形のいい鼻にそっとティッシュを押し当てると、サンジは目をぱちりとさせてそれを受け取った。ああ、なまえちゃんの綺麗なおててを汚すわけにはいかねェって、彼女の柔らかな手のひらが離されてからサンジは目元を拭い、ぐじゅっと鼻をかんだ。ほんのりと赤くなった鼻の頭が可愛くって、つい笑ってしまう。きっと軽い捻挫なのに、こんなにも心配してくれる人がいることに胸の奥がじんわりと温かくなっていく。
もう足の在処もわからないほどにぼんっと巻かれた包帯だって、彼の愛の証で、ふっと口角が緩んだ。

「ふふっ、天使なのはサンジくん。サンジくんがたっくさん愛情込めて包帯巻いてくれたから足首の痛みもすっかり消えちゃった」
「すっかり…?」
「うん。ありがとう、サンジくん。ほら、立てちゃうくらい」
「あ、ああっ。
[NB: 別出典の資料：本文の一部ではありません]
This is an optimization exercise on Yosys and OpenROAD, whose aim is small area, a short achievable clock period and few clock cycles per item, not a production implementation.
Function not checked in this run: the RTL went through the layout flow alone.
No activity file was given, so power comes from the tool's default toggle rates.

## flow/design.v

```verilog
module mips_div64(
  input  logic         clk,
  input  logic         reset,
  input  logic [63:0]  srcA,
  input  logic [63:0]  srcB,
  input  logic [4:0]   rob_ptr_in,
  input  logic [1:0]   hilo_prf_ptr_in,
  input  logic         is_signed_div,
  input  logic         start_div,
  output logic [127:0] y,
  output logic [4:0]   rob_ptr_out,
  output logic [1:0]   hilo_prf_ptr_out,
  output logic         ready,
  output logic         complete
);
   localparam integer LG_G = 2;
   localparam integer G = 1 << LG_G;
   localparam integer DW = 66 + G - 1;
   localparam logic [1:0] IDLE = 2'd0, SETUP = 2'd1, ITER = 2'd2, DONE = 2'd3;
   logic [1:0]    r_state;
   logic [64:0]   r_R;        
   logic [DW-1:0] r_D;        
   logic [63:0]   r_Q;        
   logic [7:0]    r_k;        
   logic [5:0]    r_cnt;
   logic          r_negA, r_qneg, r_zf, r_bz;
   logic [4:0]    r_rob;
   logic [1:0]    r_hilo;
   function automatic logic [6:0] clz64(input logic [63:0] x);
      logic [31:0] z1, c1;
      logic [15:0] z2; logic [31:0] c2;
      logic [7:0]  z3; logic [23:0] c3;
      logic [3:0]  z4; logic [15:0] c4;
      logic [1:0]  z5; logic [9:0]  c5;
      logic        z6; logic [5:0]  c6;
      for (int i = 0; i < 32; i++) begin
         z1[i] = ~(x[2*i+1] | x[2*i]);
         c1[i] = ~x[2*i+1];
      end
      for (int i = 0; i < 16; i++) begin
         z2[i] = z1[2*i+1] & z1[2*i];
         c2[2*i +: 2] = z1[2*i+1] ? {1'b1, c1[2*i]} : {1'b0, c1[2*i+1]};
      end
      for (int i = 0; i < 8; i++) begin
         z3[i] = z2[2*i+1] & z2[2*i];
         c3[3*i +: 3] = z2[2*i+1] ? {1'b1, c2[4*i +: 2]} : {1'b0, c2[4*i+2 +: 2]};
      end
      for (int i = 0; i < 4; i++) begin
         z4[i] = z3[2*i+1] & z3[2*i];
         c4[4*i +: 4] = z3[2*i+1] ? {1'b1, c3[6*i +: 3]} : {1'b0, c3[6*i+3 +: 3]};
      end
      for (int i = 0; i < 2; i++) begin
         z5[i] = z4[2*i+1] & z4[2*i];
         c5[5*i +: 5] = z4[2*i+1] ? {1'b1, c4[8*i +: 4]} : {1'b0, c4[8*i+4 +: 4]};
      end
      z6 = z5[1] & z5[0];
      c6 = z5[1] ? {1'b1, c5[4:0]} : {1'b0, c5[9:5]};
      clz64 = z6 ? 7'd64 : {1'b0, c6};
   endfunction
   logic       sA, sB, qn, bz;
   logic [6:0] lsA, lsB, lsB63;
   assign sA  = is_signed_div & srcA[63];
   assign sB  = is_signed_div & srcB[63];
   assign qn  = sA ^ sB;
   assign bz  = ~|srcB;
   assign lsA = clz64(srcA ^ {64{sA}});
   assign lsB = clz64(srcB ^ {64{sB}});
   assign lsB63 = lsB[6] ? 7'd63 : lsB;
   logic [DW-1:0] d_lv [LG_G:6];
   logic          fill;
   assign fill = ~r_qneg;
   assign d_lv[LG_G] = r_D;
   for (genvar l = LG_G; l < 6; l++) begin : g_sh
      assign d_lv[l+1] = r_k[l] ? {d_lv[l][DW-1-(1<<l):0], {(1<<l){fill}}} : d_lv[l];
   end
   logic [DW-1:0] sum;
   logic          acc;
   assign sum = {{(DW-65){r_R[64]}}, r_R} + r_D + {{(DW-1){1'b0}}, ~r_qneg};
   assign acc = sum[DW-1] ^ ~r_negA;
   logic exit_now;
   assign exit_now = r_bz | r_k[7];
   always_ff @(posedge clk) begin
      if (reset) begin
         r_state <= IDLE;
      end else begin
         case (r_state)
           IDLE:  if (start_div) r_state <= SETUP;
           SETUP: r_state <= exit_now ? IDLE : ITER;
           ITER:  if (r_cnt == 6'd0) r_state <= DONE;
           DONE:  r_state <= IDLE;
         endcase
      end
   end
   always_ff @(posedge clk) begin
      case (r_state)
        IDLE: begin
           if (start_div) begin
              r_R    <= {sA, srcA};
              r_D    <= {{(DW-64-G+1){sB}}, srcB, {(G-1){1'b0}}} ^ {DW{~qn}};
              r_Q    <= {64{qn ^ bz}};
              r_k    <= {1'b0, lsB63} - {1'b0, lsA} + {7'd0, sA};
              r_negA <= sA;
              r_qneg <= qn;
              r_zf   <= 1'b0;
              r_bz   <= bz;
              r_rob  <= rob_ptr_in;
              r_hilo <= hilo_prf_ptr_in;
           end
        end
        SETUP: begin
           r_D   <= d_lv[6];
           r_cnt <= r_k[5:0] | (G - 1);
        end
        ITER: begin
           if (acc) r_R <= sum[64:0];
           r_Q   <= {r_Q[62:0], acc ^ r_qneg};
           r_D   <= {r_D[DW-1], r_D[DW-1:1]};
           r_cnt <= r_cnt - 6'd1;
           if (r_negA && (sum == '0)) r_zf <= 1'b1;
        end
        default: ;
      endcase
   end
   assign complete         = (r_state == DONE) | ((r_state == SETUP) & exit_now);
   assign ready            = (r_state == IDLE) & ~start_div;
   assign y[127:64]        = r_R[63:0] & {64{~r_zf}};
   assign y[63:0]          = r_Q + {63'd0, r_qneg ^ r_zf};
   assign rob_ptr_out      = r_rob;
   assign hilo_prf_ptr_out = r_hilo;
endmodule
```

## flow/run.sh

```bash
#!/bin/bash
# synth_recipe.tcl (not shown) runs the flow's synth.tcl, then flattens the netlist and writes it again
# the make line also repeats each setting of config.mk as NAME=value (left out here)
make -C /OpenROAD-flow-scripts/flow DESIGN_CONFIG=/design/flow/config.mk WORK_HOME=/design/flow/orfs CLKGATE_MAP_FILE= SYNTH_SCRIPT=/design/flow/synth_recipe.tcl finish
```

## flow/config.mk

```make
export PLATFORM = sky130hd
export DESIGN_NAME = mips_div64
export DESIGN_NICKNAME = mips_div64
export VERILOG_FILES = /design/flow/design.v
export SDC_FILE = /design/flow/constraint.sdc
export NUM_CORES = 4
export LEC_CHECK = 0
export CAP_MARGIN = 20
export CORE_MARGIN = 2
export CORE_UTILIZATION = 40
export SLEW_MARGIN = 20
```

## flow/constraint.sdc

```tcl
create_clock -name core_clock -period 4.0 [get_ports {clk}]
set_input_delay 0.8000 -clock core_clock [delete_from_list [all_inputs] [get_ports {clk}]]
set_output_delay 0.8000 -clock core_clock [all_outputs]
set_load 0.01 [all_outputs]
```

==> metrics.md <==
| Metric | Value |
|---|---|
| Top cells by area, synth | `edfxtp_1, xnor2_1, a21oi_1` |
| Worst Setup Start Kind | `flip-flop` |
| Clk buf depth | `3` |
| Post-synth top area cell | `edfxtp_1` |
| RSZ-0062 raised after global routing | `true` |
| Num rows | `85` |
| Post-placement cell area | `approximately 30000 µm²` |
| Vias | `24700` |
| Htree depth | `1` |
| Core Region | `53800 µm²` |
| Synth warn | `2` |
| Port Buffers | `275` |
| Final WS setup | `-0.586 ns` |
| WL final | `96600 µm` |
| N_diodes | `0` |
| Crit path max fanout | `3` |
| CP required | `4.31 ns` |
| CTS tree | `yes` |
| CP Capture Type | `flip-flop` |
| Ports | `276` |
| Register area share after synthesis | `30.5%` |
| Clock Tree Root | `clkbuf_16` |
| Pwr dens | `about 520 nW/µm²` |
| Placer Congestion | `1.02` |
| Routed WL per cell | `23.0 µm` |
| Synth cell types | `89` |
| Vias/cell | `5.87` |
| Fin area | `32200 µm²` |
| Slew HR | `a little under a quarter` |
| Global Route Usage Sum | `32.8%` |
| Layout Check Failures | `setup timing` |
| # Max-Cap Violations | `0` |
| Share of the synthesized area in the top cell type | `a little under a third` |
| Drt first pass iters | `7` |
| TritonCTS Buffers | `30` |
| Period minus WS final | `between 4 and 5 ns` |
| DRC viols | `0` |
| Clock sinks | `roughly 220` |
| Share of layout cells above drive strength 1 | `30.3%` |
| VDD IR-drop max | `approximately 0.43 mV` |
| Final Max Slew Viols | `0` |
| First-pass GRT wire length | `143000 µm` |
| Routed Antenna Nets | `0` |
| Avg Inst Size Synth | `8.27 µm²` |
| Hold path depth | `1` |
| Static leakage | `around 14 nW` |
| Post-synth EDFFs | `220` |
| Ys async rst share | `0%` |
| Die Ht | `about 240 µm` |
| Crit path arrival time | `4.89 ns` |
| Clock Skew | `0.0184 ns` |
| CTS clock-pin slew for the worst setup and hold paths | `0.06 ns` |
| Most common library cells after synthesis | `nand2_1, a21oi_1, edfxtp_1` |
| DR iter-0 viols | `2296` |
| Layout Area Growth over Synthesis | `48.1%` |
| Effective utilization at floorplan | `40.4%` |
| Pin count of the biggest net entering global routing | `88` |
| Width of the die | `237 µm` |
| Syn Inst Count | `2633` |
| Die area | `roughly 56000 µm²` |
| Clk Latency, worst-skew pair | `0.62 ns` |
| Top-count cell post-synth | `nand2_1` |
| Reg-to-reg startpoint | `r_qneg` |
| Nets | `3716` |
| Worst hold slack | `between 0.5 and 0.6 ns` |
| Max Fclk | `0.218 GHz` |
| Measured slew at the worst slew-check pin | `about 1.1 ns` |
| Dominant synthesized flop cell | `edfxtp_1` |
| Post-Syn Nets | `2862` |
| Hpwl dp | `76400 µm` |
| R2r endpoint | `r_zf` |
| Cts hold-fix bufs | `0` |
| Critical path class | `flip-flop to flip-flop` |
| Reg2reg path depth | `18` |
| # setup viols final | `93` |
| Synth Cell Area | `21800 µm²` |
| Hold WC Path Type | `flip-flop to flip-flop` |
| Min-delay src | `r_Q[0]` |
| Initial antenna violation count | `1` |
| Seq cells post-synth | `between 200 and 250` |
| Period utilisation layout | `115%` |
| Vias in the first global route | `23600` |
| Total grt overflow | `0` |
| Worst R2R Setup Slack | `-0.59 ns` |
| Status | `complete, but fails checks` |
| Fillcell total | `roughly 4800` |
| WHS Endpoint | `r_Q[1]` |
| Final hold vios | `0` |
ダメだよなまえちゃん。ほら、座って。チョッパーが帰ってくるまでここで安静にしてよう。おれの愛情が効いてくれたのは嬉しいが、でも無理してますます悪化したらおれァもう…心臓が張り裂けちまう」
「もうサンジくんは大袈裟なんだから。でも…サンジくんのそういうところわたしだいすき
「え、へへ…ッ」

世界一優しい人。ぎゅうっと、たばこと海の匂いのする金色の頭を抱きしめて、おでこにキスをするとサンジはふわりと柔らかな笑みを描いた。
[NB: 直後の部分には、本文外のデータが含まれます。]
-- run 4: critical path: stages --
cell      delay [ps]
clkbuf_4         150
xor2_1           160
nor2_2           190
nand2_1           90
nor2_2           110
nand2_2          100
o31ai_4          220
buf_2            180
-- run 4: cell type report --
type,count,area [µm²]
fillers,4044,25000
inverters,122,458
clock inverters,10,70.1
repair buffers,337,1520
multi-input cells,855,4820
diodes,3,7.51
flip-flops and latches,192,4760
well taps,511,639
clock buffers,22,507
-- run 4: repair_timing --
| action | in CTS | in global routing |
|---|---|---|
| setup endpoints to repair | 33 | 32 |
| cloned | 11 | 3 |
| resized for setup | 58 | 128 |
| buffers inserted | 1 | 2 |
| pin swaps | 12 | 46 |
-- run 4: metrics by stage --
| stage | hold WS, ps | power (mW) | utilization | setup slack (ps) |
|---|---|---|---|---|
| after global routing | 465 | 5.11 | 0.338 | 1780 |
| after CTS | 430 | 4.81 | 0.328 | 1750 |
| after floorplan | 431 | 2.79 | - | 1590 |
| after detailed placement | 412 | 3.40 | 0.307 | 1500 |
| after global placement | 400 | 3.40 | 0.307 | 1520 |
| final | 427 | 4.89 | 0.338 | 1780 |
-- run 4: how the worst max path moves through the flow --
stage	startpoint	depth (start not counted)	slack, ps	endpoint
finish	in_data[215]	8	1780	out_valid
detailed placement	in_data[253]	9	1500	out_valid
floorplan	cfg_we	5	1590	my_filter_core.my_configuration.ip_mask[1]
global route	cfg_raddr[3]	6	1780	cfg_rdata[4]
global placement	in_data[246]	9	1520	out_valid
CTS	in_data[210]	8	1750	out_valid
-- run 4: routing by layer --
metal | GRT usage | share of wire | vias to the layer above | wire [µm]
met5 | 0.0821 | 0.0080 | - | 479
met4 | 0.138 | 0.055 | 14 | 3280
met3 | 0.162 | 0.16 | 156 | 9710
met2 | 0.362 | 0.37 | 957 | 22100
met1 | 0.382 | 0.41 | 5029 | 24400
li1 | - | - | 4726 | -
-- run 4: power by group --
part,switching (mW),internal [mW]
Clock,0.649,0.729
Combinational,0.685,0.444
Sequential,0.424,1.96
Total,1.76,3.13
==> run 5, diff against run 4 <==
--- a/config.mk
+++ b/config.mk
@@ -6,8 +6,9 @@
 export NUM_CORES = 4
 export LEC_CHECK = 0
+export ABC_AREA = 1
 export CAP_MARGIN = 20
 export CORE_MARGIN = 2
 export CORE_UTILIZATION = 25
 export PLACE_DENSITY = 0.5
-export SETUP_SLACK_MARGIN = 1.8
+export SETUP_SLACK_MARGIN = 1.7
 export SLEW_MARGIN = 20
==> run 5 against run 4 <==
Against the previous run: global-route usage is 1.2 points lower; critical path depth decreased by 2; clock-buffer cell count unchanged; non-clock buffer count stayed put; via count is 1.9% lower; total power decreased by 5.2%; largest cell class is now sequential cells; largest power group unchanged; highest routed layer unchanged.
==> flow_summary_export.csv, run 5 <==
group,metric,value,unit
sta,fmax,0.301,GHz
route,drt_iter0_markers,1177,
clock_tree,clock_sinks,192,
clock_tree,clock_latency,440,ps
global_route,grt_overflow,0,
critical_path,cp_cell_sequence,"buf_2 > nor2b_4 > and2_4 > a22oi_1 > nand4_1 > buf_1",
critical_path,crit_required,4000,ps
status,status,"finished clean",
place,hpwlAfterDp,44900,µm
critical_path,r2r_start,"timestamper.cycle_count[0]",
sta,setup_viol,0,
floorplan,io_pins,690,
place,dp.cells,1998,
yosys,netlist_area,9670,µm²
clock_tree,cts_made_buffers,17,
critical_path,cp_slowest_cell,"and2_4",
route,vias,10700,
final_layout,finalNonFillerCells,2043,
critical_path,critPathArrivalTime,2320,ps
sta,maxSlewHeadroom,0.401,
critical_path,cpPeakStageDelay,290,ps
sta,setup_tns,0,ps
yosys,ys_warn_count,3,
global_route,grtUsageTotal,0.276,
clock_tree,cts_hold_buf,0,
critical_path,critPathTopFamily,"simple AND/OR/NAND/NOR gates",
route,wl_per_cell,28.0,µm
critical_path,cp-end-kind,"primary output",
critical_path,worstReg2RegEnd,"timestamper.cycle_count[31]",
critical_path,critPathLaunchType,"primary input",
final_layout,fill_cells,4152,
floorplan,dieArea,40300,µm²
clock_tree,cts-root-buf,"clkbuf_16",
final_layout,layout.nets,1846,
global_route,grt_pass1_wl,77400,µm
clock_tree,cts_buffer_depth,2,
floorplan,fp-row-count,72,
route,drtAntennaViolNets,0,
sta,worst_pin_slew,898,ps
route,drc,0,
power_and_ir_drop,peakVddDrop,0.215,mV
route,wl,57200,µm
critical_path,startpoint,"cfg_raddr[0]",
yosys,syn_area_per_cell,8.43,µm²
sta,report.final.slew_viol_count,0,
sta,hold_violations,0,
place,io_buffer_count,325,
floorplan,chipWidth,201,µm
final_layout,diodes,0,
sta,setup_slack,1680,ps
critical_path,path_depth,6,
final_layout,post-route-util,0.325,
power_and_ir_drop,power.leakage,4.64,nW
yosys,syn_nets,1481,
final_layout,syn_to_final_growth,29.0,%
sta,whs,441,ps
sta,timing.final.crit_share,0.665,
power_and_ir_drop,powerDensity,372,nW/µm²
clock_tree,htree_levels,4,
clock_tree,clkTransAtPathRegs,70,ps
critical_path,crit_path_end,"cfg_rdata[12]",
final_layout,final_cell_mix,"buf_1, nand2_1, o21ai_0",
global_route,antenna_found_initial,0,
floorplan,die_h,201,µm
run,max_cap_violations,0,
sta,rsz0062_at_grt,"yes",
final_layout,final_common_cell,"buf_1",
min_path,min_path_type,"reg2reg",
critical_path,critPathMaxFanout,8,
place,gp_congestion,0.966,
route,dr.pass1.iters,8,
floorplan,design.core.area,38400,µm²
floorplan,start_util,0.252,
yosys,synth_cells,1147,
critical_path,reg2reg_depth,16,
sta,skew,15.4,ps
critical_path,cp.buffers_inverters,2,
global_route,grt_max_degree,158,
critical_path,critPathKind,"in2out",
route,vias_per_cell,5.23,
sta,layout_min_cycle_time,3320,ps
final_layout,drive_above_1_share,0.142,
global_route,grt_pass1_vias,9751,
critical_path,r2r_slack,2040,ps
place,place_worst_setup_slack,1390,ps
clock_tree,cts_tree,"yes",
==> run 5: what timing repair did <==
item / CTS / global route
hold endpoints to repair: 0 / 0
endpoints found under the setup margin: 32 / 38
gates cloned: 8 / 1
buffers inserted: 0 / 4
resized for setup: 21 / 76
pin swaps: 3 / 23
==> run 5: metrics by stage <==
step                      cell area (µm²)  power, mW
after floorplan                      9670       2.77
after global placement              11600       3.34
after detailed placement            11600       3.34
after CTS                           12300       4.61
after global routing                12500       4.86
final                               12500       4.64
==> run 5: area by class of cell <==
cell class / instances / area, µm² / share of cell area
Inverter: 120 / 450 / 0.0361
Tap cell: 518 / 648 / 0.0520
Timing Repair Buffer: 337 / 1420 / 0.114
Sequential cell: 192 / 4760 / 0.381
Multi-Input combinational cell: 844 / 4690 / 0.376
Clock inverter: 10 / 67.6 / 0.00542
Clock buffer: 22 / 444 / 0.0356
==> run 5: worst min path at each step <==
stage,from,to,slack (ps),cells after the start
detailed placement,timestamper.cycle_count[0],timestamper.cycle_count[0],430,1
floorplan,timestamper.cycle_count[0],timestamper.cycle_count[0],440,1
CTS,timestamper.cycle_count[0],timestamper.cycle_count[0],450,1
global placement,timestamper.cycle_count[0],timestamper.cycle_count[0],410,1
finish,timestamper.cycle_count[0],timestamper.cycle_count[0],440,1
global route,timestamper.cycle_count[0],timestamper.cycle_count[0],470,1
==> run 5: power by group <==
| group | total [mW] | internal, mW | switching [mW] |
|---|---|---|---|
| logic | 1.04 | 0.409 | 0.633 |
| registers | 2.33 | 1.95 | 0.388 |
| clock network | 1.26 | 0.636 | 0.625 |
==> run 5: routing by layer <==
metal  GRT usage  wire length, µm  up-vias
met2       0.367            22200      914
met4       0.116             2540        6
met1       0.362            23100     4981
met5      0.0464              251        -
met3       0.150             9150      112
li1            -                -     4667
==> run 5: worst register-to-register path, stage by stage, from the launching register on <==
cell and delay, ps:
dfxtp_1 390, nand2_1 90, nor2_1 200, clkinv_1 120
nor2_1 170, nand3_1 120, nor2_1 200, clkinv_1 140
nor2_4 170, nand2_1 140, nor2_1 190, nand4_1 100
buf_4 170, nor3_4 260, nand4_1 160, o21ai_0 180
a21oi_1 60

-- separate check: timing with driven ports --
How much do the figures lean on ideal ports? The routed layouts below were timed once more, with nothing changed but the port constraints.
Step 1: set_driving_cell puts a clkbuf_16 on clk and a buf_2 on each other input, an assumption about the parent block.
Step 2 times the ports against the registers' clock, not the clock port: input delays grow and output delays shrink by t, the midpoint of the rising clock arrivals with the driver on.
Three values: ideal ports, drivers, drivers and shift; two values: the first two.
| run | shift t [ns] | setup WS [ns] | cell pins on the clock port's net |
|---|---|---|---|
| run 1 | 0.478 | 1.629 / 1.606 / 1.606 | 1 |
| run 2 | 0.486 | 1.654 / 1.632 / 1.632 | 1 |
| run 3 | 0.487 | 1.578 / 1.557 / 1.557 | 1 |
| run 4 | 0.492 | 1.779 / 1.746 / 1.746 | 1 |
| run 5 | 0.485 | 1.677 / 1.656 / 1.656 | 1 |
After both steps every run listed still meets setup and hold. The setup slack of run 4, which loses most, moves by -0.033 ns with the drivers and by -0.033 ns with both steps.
「手当てしてくれてありがとう、サンジくん。ごめんね、一服の途中だったのに」
「とんでもねェさ。一服よりもなまえちゃんの方が100倍、いやもう!比べ物にならねェほどに大事だ! ──あ、そうだ。なまえちゃん喉乾いただろ? きみの好きな茶葉を手に入れたんだ。お茶、淹れてくるからちょっとだけ待っててくれ」
「わあ、嬉しい。ありがとうサンジくん」
「どういたしまして。おれの…プリンセス」

立ち上がる前、そっと足首を手にとって、大量に巻き付けられた包帯に大事そうにキスを落とす。暫くそうしてからゆったりと唇を離し、ふっと色気たっぷりの笑みを浮かべて、彼は隣のキッチンへと行ってしまった。
まるで、魔法みたい。キスを受けた包帯の下は、本当に治ったんじゃないかなって思うくらいに軽くなったような、気がした。